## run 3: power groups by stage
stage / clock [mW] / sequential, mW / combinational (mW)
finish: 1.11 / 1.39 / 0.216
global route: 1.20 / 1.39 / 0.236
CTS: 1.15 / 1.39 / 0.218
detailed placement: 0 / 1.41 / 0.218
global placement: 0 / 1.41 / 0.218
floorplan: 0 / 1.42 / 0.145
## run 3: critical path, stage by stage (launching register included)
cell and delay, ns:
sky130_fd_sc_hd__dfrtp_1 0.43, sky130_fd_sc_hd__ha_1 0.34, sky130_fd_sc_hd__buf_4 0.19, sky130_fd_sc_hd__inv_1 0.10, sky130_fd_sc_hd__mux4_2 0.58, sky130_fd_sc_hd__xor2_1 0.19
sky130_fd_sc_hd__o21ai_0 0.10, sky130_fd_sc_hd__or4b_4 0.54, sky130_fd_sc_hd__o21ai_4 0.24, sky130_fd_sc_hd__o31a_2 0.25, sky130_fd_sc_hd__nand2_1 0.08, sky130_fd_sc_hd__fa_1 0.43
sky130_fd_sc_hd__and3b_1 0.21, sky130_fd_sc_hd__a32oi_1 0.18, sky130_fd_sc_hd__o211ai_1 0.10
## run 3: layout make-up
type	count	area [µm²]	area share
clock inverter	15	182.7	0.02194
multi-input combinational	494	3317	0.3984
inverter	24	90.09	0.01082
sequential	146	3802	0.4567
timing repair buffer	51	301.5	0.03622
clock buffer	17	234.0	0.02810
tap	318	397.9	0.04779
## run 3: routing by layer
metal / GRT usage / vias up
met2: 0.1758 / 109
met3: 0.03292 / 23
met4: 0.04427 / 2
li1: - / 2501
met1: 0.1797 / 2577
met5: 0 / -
<file path="config.mk">
export PLATFORM = sky130hd
export DESIGN_NAME = cdmp_paging
export DESIGN_NICKNAME = d
export VERILOG_FILES = /design/src/design/cdmp_pkg.sv /design/src/design/cdmp_paging.sv
export VERILOG_INCLUDE_DIRS = /design/src /design/src/design
export SDC_FILE = /design/constraint.sdc
export NUM_CORES = 1
export LEC_CHECK = 0
export BUFFER_PORTS_ARGS = -buffer_cell sky130_fd_sc_hd__buf_2
export CAP_MARGIN = 20
export CORE_UTILIZATION = 35
export DETAILED_ROUTE_END_ITERATION = 10
export SLEW_MARGIN = 10
export SYNTH_ARGS = -nofsm -noshare
export SYNTH_HDL_FRONTEND = slang
export SYNTH_SLANG_ARGS = --single-unit
</file>
<file path="constraint.sdc">
create_clock -name clk_in -period 3.4 [get_ports clk_in]
set_input_delay 0.34 -clock clk_in [delete_from_list [all_inputs] [get_ports clk_in]]
set_output_delay 0.34 -clock clk_in [all_outputs]
set_load 0.1 [all_outputs]
</file>
<file path="src/design/cdmp_consts.svh">
`ifndef CDMP_CONSTS_SVH
`define CDMP_CONSTS_SVH

// Register indices, byte address is four times the index
`define CDMP_IDX_RET_WORD   8'h01
`define CDMP_IDX_CODE_PAGE  8'h02
`define CDMP_IDX_DATA_PAGE  8'h03
`define CDMP_IDX_IBC        8'h04
`define CDMP_IDX_CONFIG     8'h05
`define CDMP_IDX_RET_PAGE   8'h06

// Field positions
`define CDMP_IBC_DSEL_BIT   5
`define CDMP_CFG_ORDER_BIT  2
`define CDMP_RPG_DSEL_BIT   4
`define CDMP_INSTR_KIND_BIT 15

// Reset values and PC step
`define CDMP_RST_PAGE       4'h0
`define CDMP_RST_WORD       16'h0000
`define CDMP_RST_RET_PAGE   5'h00
`define CDMP_PC_STEP        16'h0002

`endif

</file>
<file path="src/design/cdmp_pkg.sv">
package cdmp_pkg;
	typedef logic [3:0]  cdmp_page_t;
	typedef logic [15:0] cdmp_word_t;
	typedef logic [4:0]  cdmp_rpage_t;
	typedef logic [20:0] cdmp_retaddr_t;
endpackage

</file>
<file path="src/design/cdmp_paging.sv">
// Our own choice: register access over APB.
`timescale 1ns/1ps
`include "cdmp_consts.svh"

module cdmp_paging #(
	parameter int STACK_DEPTH = 16
) (
	input  wire logic                clk_in,
	input  wire logic                reset_in,
	input  wire logic                psel_in,
	input  wire logic                penable_in,
	input  wire logic                pwrite_in,
	input  wire logic [7:0]          paddr_in,
	input  wire logic [31:0]         pwdata_in,
	output logic [31:0]              prdata_out,
	output logic                     pready_out,
	output logic                     pslverr_out,
	input  wire logic                step_in,
	input  wire logic [15:0]         instr_in,
	input  wire logic                ret_in,
	input  wire logic                branch_in,
	input  wire logic [15:0]         branch_target_in,
	input  wire logic                irq_call_in,
	input  wire logic                cpr_load_in,
	input  wire logic                dpr_load_in,
	input  wire logic [3:0]          page_in,
	input  wire logic                dsel_set_in,
	input  wire logic                dsel_clr_in,
	input  wire logic                dacc_req_in,
	input  wire logic                dacc_write_in,
	input  wire logic                dacc_byte_in,
	input  wire logic [15:0]         tos_in,
	input  wire logic [15:0]         nos_in,
	output logic [18:0]              mem_addr_bus_out,
	output logic [15:0]              mem_wdata_out,
	output logic [1:0]               mem_be_out,
	output logic                     mem_we_out,
	output logic                     mem_re_out,
	input  wire logic [15:0]         mem_rdata_in,
	output logic [15:0]              nos_out,
	output logic                     nos_valid_out,
	output logic                     irq_hold_out,
	output logic                     data_page_select_out
);
	localparam int SP_W = $clog2(STACK_DEPTH);

	function automatic logic is_call(input logic [15:0] ins);
		is_call = ~ins[`CDMP_INSTR_KIND_BIT];
	endfunction

	function automatic logic [7:0] word_index(input logic [7:0] byte_addr);
		word_index = {2'b00, byte_addr[7:2]};
	endfunction

	cdmp_pkg::cdmp_page_t    code_page_reg, code_page_next;
	cdmp_pkg::cdmp_page_t    pend_page_reg, pend_page_next;
	logic                    pend_reg, pend_next;
	cdmp_pkg::cdmp_page_t    data_page_reg, data_page_next;
	cdmp_pkg::cdmp_word_t    int_base_ctrl_reg, int_base_ctrl_next;
	cdmp_pkg::cdmp_word_t    config_reg, config_next;
	cdmp_pkg::cdmp_word_t    ret_word_reg, ret_word_next;
	cdmp_pkg::cdmp_rpage_t   ret_page_reg, ret_page_next;
	cdmp_pkg::cdmp_word_t    pc_reg, pc_next;
	logic [SP_W-1:0]         sp_reg;
	cdmp_pkg::cdmp_retaddr_t stack_mem [STACK_DEPTH];
	logic                    block_reg;
	logic                    acc_valid_reg, acc_we_reg, acc_byte_reg, acc_swap_reg;
	logic [18:0]             acc_addr_reg;
	logic [15:0]             acc_wdata_reg;
	logic [1:0]              acc_be_reg;
	logic [15:0]             nos_reg;
	logic                    nos_valid_reg;

	wire       apb_wr      = psel_in & penable_in & pwrite_in;
	wire [7:0] apb_idx     = word_index(paddr_in);
	wire       apb_mapped  = (apb_idx >= `CDMP_IDX_RET_WORD) && (apb_idx <= `CDMP_IDX_RET_PAGE)
		&& (paddr_in[1:0] == 2'b00);
	wire       wr_code     = apb_wr & (apb_idx == `CDMP_IDX_CODE_PAGE);
	wire       wr_data     = apb_wr & (apb_idx == `CDMP_IDX_DATA_PAGE);
	wire       wr_ibc      = apb_wr & (apb_idx == `CDMP_IDX_IBC);
	wire       wr_cfg      = apb_wr & (apb_idx == `CDMP_IDX_CONFIG);
	wire       wr_rword    = apb_wr & (apb_idx == `CDMP_IDX_RET_WORD);
	wire       wr_rpage    = apb_wr & (apb_idx == `CDMP_IDX_RET_PAGE);

	wire       ret_step    = step_in & ret_in;
	wire       call_step   = step_in & ~ret_in & (is_call(instr_in) | irq_call_in);
	wire       cp_load     = (step_in & cpr_load_in) | wr_code;
	wire [3:0] cp_new      = wr_code ? pwdata_in[3:0] : page_in;
	wire       dsel        = int_base_ctrl_reg[`CDMP_IBC_DSEL_BIT];
	wire       order       = config_reg[`CDMP_CFG_ORDER_BIT];
	wire [15:0] pc_seq     = 16'(pc_reg + `CDMP_PC_STEP);
	wire [20:0] pop_word   = stack_mem[sp_reg - SP_W'(1)];

	wire [15:0] call_target = {instr_in[14:0], 1'b0};

	always_comb begin
		pc_next = pc_seq;
		if (ret_step) begin
			pc_next = {ret_word_reg[15:1], 1'b0};
		end else if (call_step) begin
			pc_next = call_target;
		end else if (step_in & branch_in) begin
			pc_next = {branch_target_in[15:1], 1'b0};
		end else if (!step_in) begin
			pc_next = pc_reg;
		end
	end

	assign code_page_next = ret_step ? ret_page_reg[3:0]
		: (step_in & pend_reg) ? pend_page_reg : code_page_reg;
	assign pend_next      = cp_load | (pend_reg & ~step_in);
	assign pend_page_next = cp_load ? cp_new : pend_page_reg;
	assign data_page_next = wr_data ? pwdata_in[3:0] : (step_in & dpr_load_in) ? page_in : data_page_reg;
	assign config_next    = wr_cfg ? pwdata_in[15:0] : config_reg;

	always_comb begin
		int_base_ctrl_next = wr_ibc ? pwdata_in[15:0] : int_base_ctrl_reg;
		if (ret_step) begin
			int_base_ctrl_next[`CDMP_IBC_DSEL_BIT] = ret_page_reg[`CDMP_RPG_DSEL_BIT];
		end else if (dsel_set_in) begin
			int_base_ctrl_next[`CDMP_IBC_DSEL_BIT] = 1'b1;
		end else if (dsel_clr_in) begin
			int_base_ctrl_next[`CDMP_IBC_DSEL_BIT] = 1'b0;
		end
	end

	always_comb begin
		ret_word_next = wr_rword ? pwdata_in[15:0] : ret_word_reg;
		ret_page_next = wr_rpage ? pwdata_in[4:0] : ret_page_reg;
		if (call_step) begin
			ret_word_next = {pc_seq[15:1], irq_call_in};
			ret_page_next = {dsel, code_page_reg};
		end else if (ret_step) begin
			ret_word_next = pop_word[15:0];
			ret_page_next = pop_word[20:16];
		end
	end

	always_ff @(posedge clk_in) begin
		if (reset_in) begin
			code_page_reg     <= `CDMP_RST_PAGE;
			pend_page_reg     <= `CDMP_RST_PAGE;
			pend_reg          <= 1'b0;
			data_page_reg     <= `CDMP_RST_PAGE;
			int_base_ctrl_reg <= `CDMP_RST_WORD;
			config_reg        <= `CDMP_RST_WORD;
			ret_word_reg      <= `CDMP_RST_WORD;
			ret_page_reg      <= `CDMP_RST_RET_PAGE;
			pc_reg            <= `CDMP_RST_WORD;
			sp_reg            <= '0;
			block_reg         <= 1'b0;
		end else begin
			code_page_reg     <= code_page_next;
			pend_page_reg     <= pend_page_next;
			pend_reg          <= pend_next;
			data_page_reg     <= data_page_next;
			int_base_ctrl_reg <= int_base_ctrl_next;
			config_reg        <= config_next;
			ret_word_reg      <= ret_word_next;
			ret_page_reg      <= ret_page_next;
			pc_reg            <= pc_next;
			block_reg         <= cp_load;
			if (call_step) begin
				sp_reg <= SP_W'(sp_reg + SP_W'(1));
			end else if (ret_step) begin
				sp_reg <= SP_W'(sp_reg - SP_W'(1));
			end
		end
	end

	always_ff @(posedge clk_in) begin
		if (call_step) begin
			stack_mem[sp_reg] <= {ret_page_reg, ret_word_reg};
		end
	end

	wire [3:0]  dpage      = dsel ? data_page_reg : code_page_reg;
	wire        lane_odd   = tos_in[0] ^ order;
	wire        word_swap  = tos_in[0] ^ order;
	wire [15:0] wdata_word = word_swap ? {nos_in[7:0], nos_in[15:8]} : nos_in;
	wire [15:0] wdata_sel  = dacc_byte_in ? {nos_in[7:0], nos_in[7:0]} : wdata_word;
	wire [1:0]  be_sel     = !dacc_byte_in ? 2'b11 : (lane_odd ? 2'b01 : 2'b10);

	always_ff @(posedge clk_in) begin
		if (reset_in) begin
			acc_valid_reg <= 1'b0;
			acc_we_reg    <= 1'b0;
			acc_byte_reg  <= 1'b0;
			acc_swap_reg  <= 1'b0;
			acc_addr_reg  <= '0;
			acc_wdata_reg <= `CDMP_RST_WORD;
			acc_be_reg    <= 2'b00;
		end else begin
			acc_valid_reg <= dacc_req_in;
			acc_we_reg    <= dacc_req_in & dacc_write_in;
			acc_byte_reg  <= dacc_byte_in;
			acc_swap_reg  <= dacc_byte_in ? lane_odd : word_swap;
			acc_addr_reg  <= {dpage, tos_in[15:1]};
			acc_wdata_reg <= wdata_sel;
			acc_be_reg    <= dacc_req_in ? be_sel : 2'b00;
		end
	end

	wire [15:0] rd_word = acc_swap_reg ? {mem_rdata_in[7:0], mem_rdata_in[15:8]} : mem_rdata_in;
	wire [15:0] rd_byte = {8'h00, acc_swap_reg ? mem_rdata_in[7:0] : mem_rdata_in[15:8]};

	always_ff @(posedge clk_in) begin
		if (reset_in) begin
			nos_reg       <= `CDMP_RST_WORD;
			nos_valid_reg <= 1'b0;
		end else begin
			nos_valid_reg <= acc_valid_reg & ~acc_we_reg;
			if (acc_valid_reg & ~acc_we_reg) begin
				nos_reg <= acc_byte_reg ? rd_byte : rd_word;
			end
		end
	end

	wire [18:0] fetch_addr = {code_page_reg, pc_reg[15:1]};

	assign mem_addr_bus_out     = acc_valid_reg ? acc_addr_reg : fetch_addr;
	assign mem_wdata_out        = acc_wdata_reg;
	assign mem_be_out           = acc_be_reg;
	assign mem_we_out           = acc_we_reg;
	assign mem_re_out           = ~acc_we_reg;
	assign nos_out              = nos_reg;
	assign nos_valid_out        = nos_valid_reg;
	assign irq_hold_out         = block_reg;
	assign data_page_select_out = dsel;

	wire [15:0] rd_mux =
		(apb_idx == `CDMP_IDX_RET_WORD)  ? ret_word_reg :
		(apb_idx == `CDMP_IDX_CODE_PAGE) ? {12'h000, code_page_reg} :
		(apb_idx == `CDMP_IDX_DATA_PAGE) ? {12'h000, data_page_reg} :
		(apb_idx == `CDMP_IDX_IBC)       ? int_base_ctrl_reg :
		(apb_idx == `CDMP_IDX_CONFIG)    ? config_reg :
		(apb_idx == `CDMP_IDX_RET_PAGE)  ? {11'h000, ret_page_reg} : 16'h0000;
	assign prdata_out  = {16'h0000, apb_mapped ? rd_mux : 16'h0000};
	assign pready_out  = 1'b1;
	assign pslverr_out = psel_in & penable_in & ~apb_mapped;

	// Checks
	a_call_target: assert property (@(posedge clk_in) disable iff (reset_in)
		call_step && !irq_call_in |=> pc_reg == {$past(instr_in[14:0]), 1'b0})
		else $error("call target wrong");
	a_call_page: assert property (@(posedge clk_in) disable iff (reset_in)
		call_step && !pend_reg |=> $stable(code_page_reg))
		else $error("call changed page");
	a_page_delay: assert property (@(posedge clk_in) disable iff (reset_in)
		step_in && cpr_load_in && !ret_in && !pend_reg ##1 step_in && !ret_in
		|-> $stable(code_page_reg) ##1 code_page_reg == $past(pend_page_reg))
		else $error("code page delay wrong");
	a_irq_hold: assert property (@(posedge clk_in) disable iff (reset_in)
		cp_load |=> irq_hold_out ##1 (irq_hold_out == $past(cp_load)))
		else $error("interrupt hold wrong");
	a_ret_word: assert property (@(posedge clk_in) disable iff (reset_in)
		call_step |=> ret_word_reg == {$past(pc_seq[15:1]), $past(irq_call_in)})
		else $error("return word wrong");
	a_ret_page: assert property (@(posedge clk_in) disable iff (reset_in)
		call_step |=> ret_page_reg == {$past(dsel), $past(code_page_reg)})
		else $error("return page wrong");
	a_dsel_restore: assert property (@(posedge clk_in) disable iff (reset_in)
		ret_step |=> dsel == $past(ret_page_reg[4]))
		else $error("select not restored");
	a_byte_lane: assert property (@(posedge clk_in) disable iff (reset_in)
		dacc_req_in && dacc_byte_in |=> mem_be_out == ($past(tos_in[0] ^ order) ? 2'b01 : 2'b10))
		else $error("byte lane wrong");
	a_byte_read: assert property (@(posedge clk_in) disable iff (reset_in)
		acc_valid_reg && !acc_we_reg && acc_byte_reg |=> nos_valid_out && nos_out[15:8] == 8'h00)
		else $error("byte read upper not clear");
	a_fetch_page: assert property (@(posedge clk_in) disable iff (reset_in)
		!acc_valid_reg |-> mem_addr_bus_out[18:15] == code_page_reg)
		else $error("fetch page wrong");
endmodule // cdmp_paging

</file>
`config.mk`:
```
export PLATFORM = sky130hd
export DESIGN_NAME = crp_regs
export DESIGN_NICKNAME = d
export VERILOG_FILES = /design/src/crp_pkg.sv /design/src/crp_regs.sv /design/src/crp_prio_cmp.sv
export VERILOG_INCLUDE_DIRS = /design/src /design/src/src
export SDC_FILE = /design/constraint.sdc
export NUM_CORES = 1
export LEC_CHECK = 0
export BUFFER_PORTS_ARGS = -buffer_cell sky130_fd_sc_hd__buf_2
export CORE_ASPECT_RATIO = 0.75
export CORE_UTILIZATION = 45
export DETAILED_ROUTE_END_ITERATION = 8
export PLACE_DENSITY = 0.73
export REMOVE_ABC_BUFFERS = 1
export SKIP_LAST_GASP = 1
export SYNTH_ARGS = -nofsm -noshare
export SYNTH_HDL_FRONTEND = slang
export SYNTH_SLANG_ARGS = --single-unit
export TNS_END_PERCENT = 5
```
`constraint.sdc`:
```
create_clock -name mclk -period 2 [get_ports mclk]
set_clock_uncertainty 0.15 [all_clocks]
set_input_delay 0.3 -clock mclk [delete_from_list [all_inputs] [get_ports mclk]]
set_output_delay 0.3 -clock mclk [all_outputs]
set_load 0.01 [all_outputs]
```
`src/crp_regs.svh`:
```
// command codes, field positions and reset values of the remap/priority bank
`ifndef CRP_REGS_SVH
`define CRP_REGS_SVH

`define CRP_CMD_REMAP     8'h26
`define CRP_CMD_PRIO12    8'h27
`define CRP_CMD_CHRST     8'h1a

`define CRP_REMAP_RST     8'he4
`define CRP_PRIO_RST      8'h00

`define CRP_PRIO_CH1_LSB  0
`define CRP_PRIO_CH2_LSB  4
`define CRP_PRIO_RD_MASK  8'h77

`define CRP_SYNC_STAGES   2

`endif

```
`src/crp_pkg.sv`:
```
// types shared by the remap and priority register bank
package crp_pkg;

  // one two-bit physical channel code per logical channel, ch4 on top
  typedef struct packed {
    logic [1:0] log4;
    logic [1:0] log3;
    logic [1:0] log2;
    logic [1:0] log1;
  } crp_remap_t;

  typedef struct packed {
    logic [2:0] ch2;
    logic [2:0] ch1;
  } crp_prio_t;

  // one byte-wide command from the serial management front end
  typedef struct packed {
    logic       valid;
    logic       write;
    logic [7:0] code;
    logic [7:0] wdata;
  } crp_cmd_t;

  typedef struct packed {
    crp_remap_t remap;
    crp_prio_t  prio;
    logic [7:0] rdata;
    logic       rvalid;
    logic       wr_ack;
    logic       wr_reject;
    logic [1:0] ch_off;
    logic       rstn_s1;
    logic       rstn_s2;
    logic       stb_s1;
    logic       stb_s2;
    logic       stb_s3;
    logic [2:0] code_s1;
    logic [2:0] code_s2;
  } crp_state_t;

endpackage

```
`src/crp_regs.sv`:
```
// remap table and ch1/ch2 shutdown priority register bank
//
// Overview of operation
// - The remap table is one read/write byte at command 26h.
// - Two-bit fields pick physical channel 1..4, logical ch4 on top.
// - At power-on the remap byte is e4h, the identity mapping.
// - A remap write with any repeated code is rejected and the old map stays.
// - A rejected remap write changes no field at all.
// - A channel reset command at 1Ah leaves the remap table alone.
// - The reset pin keeps the remap byte; only power-on reloads it.
// - At 27h: ch2 prio in 6:4, ch1 in 2:0, bits 7 and 3 unused, reset 0.
// - A shutdown code turns off each channel with priority >= code.
`timescale 1ns/10ps
`include "crp_regs.svh"
module crp_regs
  import crp_pkg::*;
#(
  parameter int NLOG = 4
)
(
  input  wire logic             mclk,            // 100 MHz system clock
  input  wire logic             sys_rst,         // power-on reset, sync high
  input  wire logic             reset_pin_n,     // hardware reset pin, async
  input  wire crp_cmd_t         cmd,             // command from bus front end
  input  wire logic             group_off,       // all group channels off
  input  wire logic             mbit_prty_en,    // 3-bit priority mode on
  input  wire logic [2:0]       serial_shutdown_input, // shutdown code pins
  input  wire logic             shutdown_strobe, // code strobe pin
  output logic                  cmd_hit,         // code belongs to this bank
  output logic      [7:0]       rdata,           // read data
  output logic                  rvalid,          // read data valid pulse
  output logic                  wr_ack,          // write accepted pulse
  output logic                  wr_reject,       // remap write refused pulse
  output crp_remap_t            remap,           // active remap table
  output logic [NLOG-1:0][3:0]  phys_sel,        // one-hot physical per lch
  output crp_prio_t             prio,            // ch1/ch2 priorities
  output logic      [1:0]       ch_off           // turn-off pulse, ch1 bit0
);

  // pin stages start at idle level: no false pin reset after power-on
  localparam crp_state_t ST_RST = '{
    remap:     crp_remap_t'(`CRP_REMAP_RST),
    prio:      crp_prio_t'(`CRP_PRIO_RST),
    rdata:     8'h00,
    rvalid:    1'h0,
    wr_ack:    1'h0,
    wr_reject: 1'h0,
    ch_off:    2'h0,
    rstn_s1:   1'h1,
    rstn_s2:   1'h1,
    stb_s1:    1'h0,
    stb_s2:    1'h0,
    stb_s3:    1'h0,
    code_s1:   3'h0,
    code_s2:   3'h0
  };

  crp_state_t q_ff;
  crp_state_t nxt_q;
  logic [1:0] cmp_off;
  logic       stb_rise;
  logic       pin_rst;
  logic       dup;
  logic       off_fire;
  logic       hit_remap;
  logic       hit_prio;
  crp_remap_t wr_map;

  // any pair of equal codes makes the value illegal
  function automatic logic has_dup(input crp_remap_t m);
    logic [3:0][1:0] f;
    logic            d;
    f = m;
    d = 1'h0;
    for (int a = 0; a < 3; a++)
    begin
      for (int b = a + 1; b < 4; b++)
      begin
        d = d || (f[a] == f[b]);
      end
    end
    return d;
  endfunction

  assign wr_map   = crp_remap_t'(cmd.wdata);
  assign dup      = has_dup(wr_map);
  assign stb_rise = q_ff.stb_s2 && !q_ff.stb_s3;
  assign pin_rst  = !q_ff.rstn_s2;
  assign off_fire = stb_rise && mbit_prty_en;
  assign hit_remap = (cmd.code == `CRP_CMD_REMAP);
  assign hit_prio  = (cmd.code == `CRP_CMD_PRIO12);

  // code pins pass the same two stages as the strobe, so the host must
  // settle the code before raising the strobe
  crp_prio_cmp #(
    .NCH (2)
  ) u_cmp (
    .prio (q_ff.prio),
    .code (q_ff.code_s2),
    .fire (off_fire),
    .off  (cmp_off)
  );

  always_comb
  begin
    cmd_hit = hit_remap || hit_prio;
  end

  always_comb
  begin
    nxt_q = q_ff;
    // third strobe stage only feeds the rising-edge detect
    nxt_q.rstn_s1   = reset_pin_n;
    nxt_q.rstn_s2   = q_ff.rstn_s1;
    nxt_q.stb_s1    = shutdown_strobe;
    nxt_q.stb_s2    = q_ff.stb_s1;
    nxt_q.stb_s3    = q_ff.stb_s2;
    nxt_q.code_s1   = serial_shutdown_input;
    nxt_q.code_s2   = q_ff.code_s1;
    nxt_q.rvalid    = 1'b0;
    nxt_q.wr_ack    = 1'b0;
    nxt_q.wr_reject = 1'b0;
    nxt_q.ch_off    = cmp_off;

    if (cmd.valid)
    begin
      unique case (cmd.code)
        `CRP_CMD_REMAP:
        begin
          if (cmd.write)
          begin
            // refuse whole byte, never a partial field update
            if (dup || !group_off)
            begin
              nxt_q.wr_reject = 1'b1;
            end
            else
            begin
              // a write taken while pin reset is seen still lands
              nxt_q.remap  = wr_map;
              nxt_q.wr_ack = 1'b1;
            end
          end
          else
          begin
            nxt_q.rdata  = q_ff.remap;
            nxt_q.rvalid = 1'b1;
          end
        end
        `CRP_CMD_PRIO12:
        begin
          if (cmd.write)
          begin
            // bits 7 and 3 are not stored and read back as zero
            nxt_q.prio.ch1 = cmd.wdata[`CRP_PRIO_CH1_LSB +: 3];
            nxt_q.prio.ch2 = cmd.wdata[`CRP_PRIO_CH2_LSB +: 3];
            nxt_q.wr_ack   = 1'b1;
          end
          else
          begin
            nxt_q.rdata  = {1'b0, q_ff.prio.ch2, 1'b0, q_ff.prio.ch1}
                           & `CRP_PRIO_RD_MASK;
            nxt_q.rvalid = 1'b1;
          end
        end
        `CRP_CMD_CHRST:
        begin
          // channel reset belongs to the channel logic; map kept as is
          nxt_q.remap = q_ff.remap;
        end
        default:
        begin
          // foreign codes are answered elsewhere; a read here gives zero
          if (!cmd.write)
          begin
            nxt_q.rdata = 8'h00;
          end
        end
      endcase
    end

    // pin reset clears priorities but spares the remap table
    if (pin_rst)
    begin
      nxt_q.prio   = crp_prio_t'(`CRP_PRIO_RST);
      nxt_q.ch_off = 2'b00;
    end
  end

  // sys_rst is power-on, the only event that reloads the identity map
  always_ff @(posedge mclk)
  begin
    if (sys_rst)
    begin
      q_ff <= ST_RST;
    end
    else
    begin
      q_ff <= nxt_q;
    end
  end

  // select follows the table with no extra cycle of latency
  genvar i;
  generate
    for (i = 0; i < NLOG; i = i + 1)
    begin : g_sel
      assign phys_sel[i] = 4'h1 << q_ff.remap[i*2 +: 2];
    end
  endgenerate

  assign rdata     = q_ff.rdata;
  assign rvalid    = q_ff.rvalid;
  assign wr_ack    = q_ff.wr_ack;
  assign wr_reject = q_ff.wr_reject;
  assign remap     = q_ff.remap;
  assign prio      = q_ff.prio;
  assign ch_off    = q_ff.ch_off;

endmodule

```
`src/crp_prio_cmp.sv`:
```
// per-channel shutdown priority comparator
`timescale 1ns/10ps
module crp_prio_cmp
  import crp_pkg::*;
#(
  parameter int NCH = 2
)
(
  input  wire logic [NCH*3-1:0] prio,     // packed 3-bit priorities, ch1 low
  input  wire logic [2:0]       code,     // received shutdown code
  input  wire logic             fire,     // code is valid this cycle
  output logic      [NCH-1:0]   off       // channel must turn off
);

  genvar i;
  generate
    for (i = 0; i < NCH; i = i + 1)
    begin : g_ch
      // a lower priority value is kept on; equal or above code drops
      assign off[i] = fire && (code <= prio[i*3 +: 3]);
    end
  endgenerate

endmodule

```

----

» ASSIGNED TASK
The required output is the exact run of lines from the beginning of the records to the line with "sky130_fd_sc_hd__and3b_1 0.21, sky130_fd_sc_hd__a32oi_1", that line included.

» RESPONSE TO THE TASK
## run 3: power groups by stage
stage / clock [mW] / sequential, mW / combinational (mW)
finish: 1.11 / 1.39 / 0.216
global route: 1.20 / 1.39 / 0.236
CTS: 1.15 / 1.39 / 0.218
detailed placement: 0 / 1.41 / 0.218
global placement: 0 / 1.41 / 0.218
floorplan: 0 / 1.42 / 0.145
## run 3: critical path, stage by stage (launching register included)
cell and delay, ns:
sky130_fd_sc_hd__dfrtp_1 0.43, sky130_fd_sc_hd__ha_1 0.34, sky130_fd_sc_hd__buf_4 0.19, sky130_fd_sc_hd__inv_1 0.10, sky130_fd_sc_hd__mux4_2 0.58, sky130_fd_sc_hd__xor2_1 0.19
sky130_fd_sc_hd__o21ai_0 0.10, sky130_fd_sc_hd__or4b_4 0.54, sky130_fd_sc_hd__o21ai_4 0.24, sky130_fd_sc_hd__o31a_2 0.25, sky130_fd_sc_hd__nand2_1 0.08, sky130_fd_sc_hd__fa_1 0.43
sky130_fd_sc_hd__and3b_1 0.21, sky130_fd_sc_hd__a32oi_1 0.18, sky130_fd_sc_hd__o211ai_1 0.10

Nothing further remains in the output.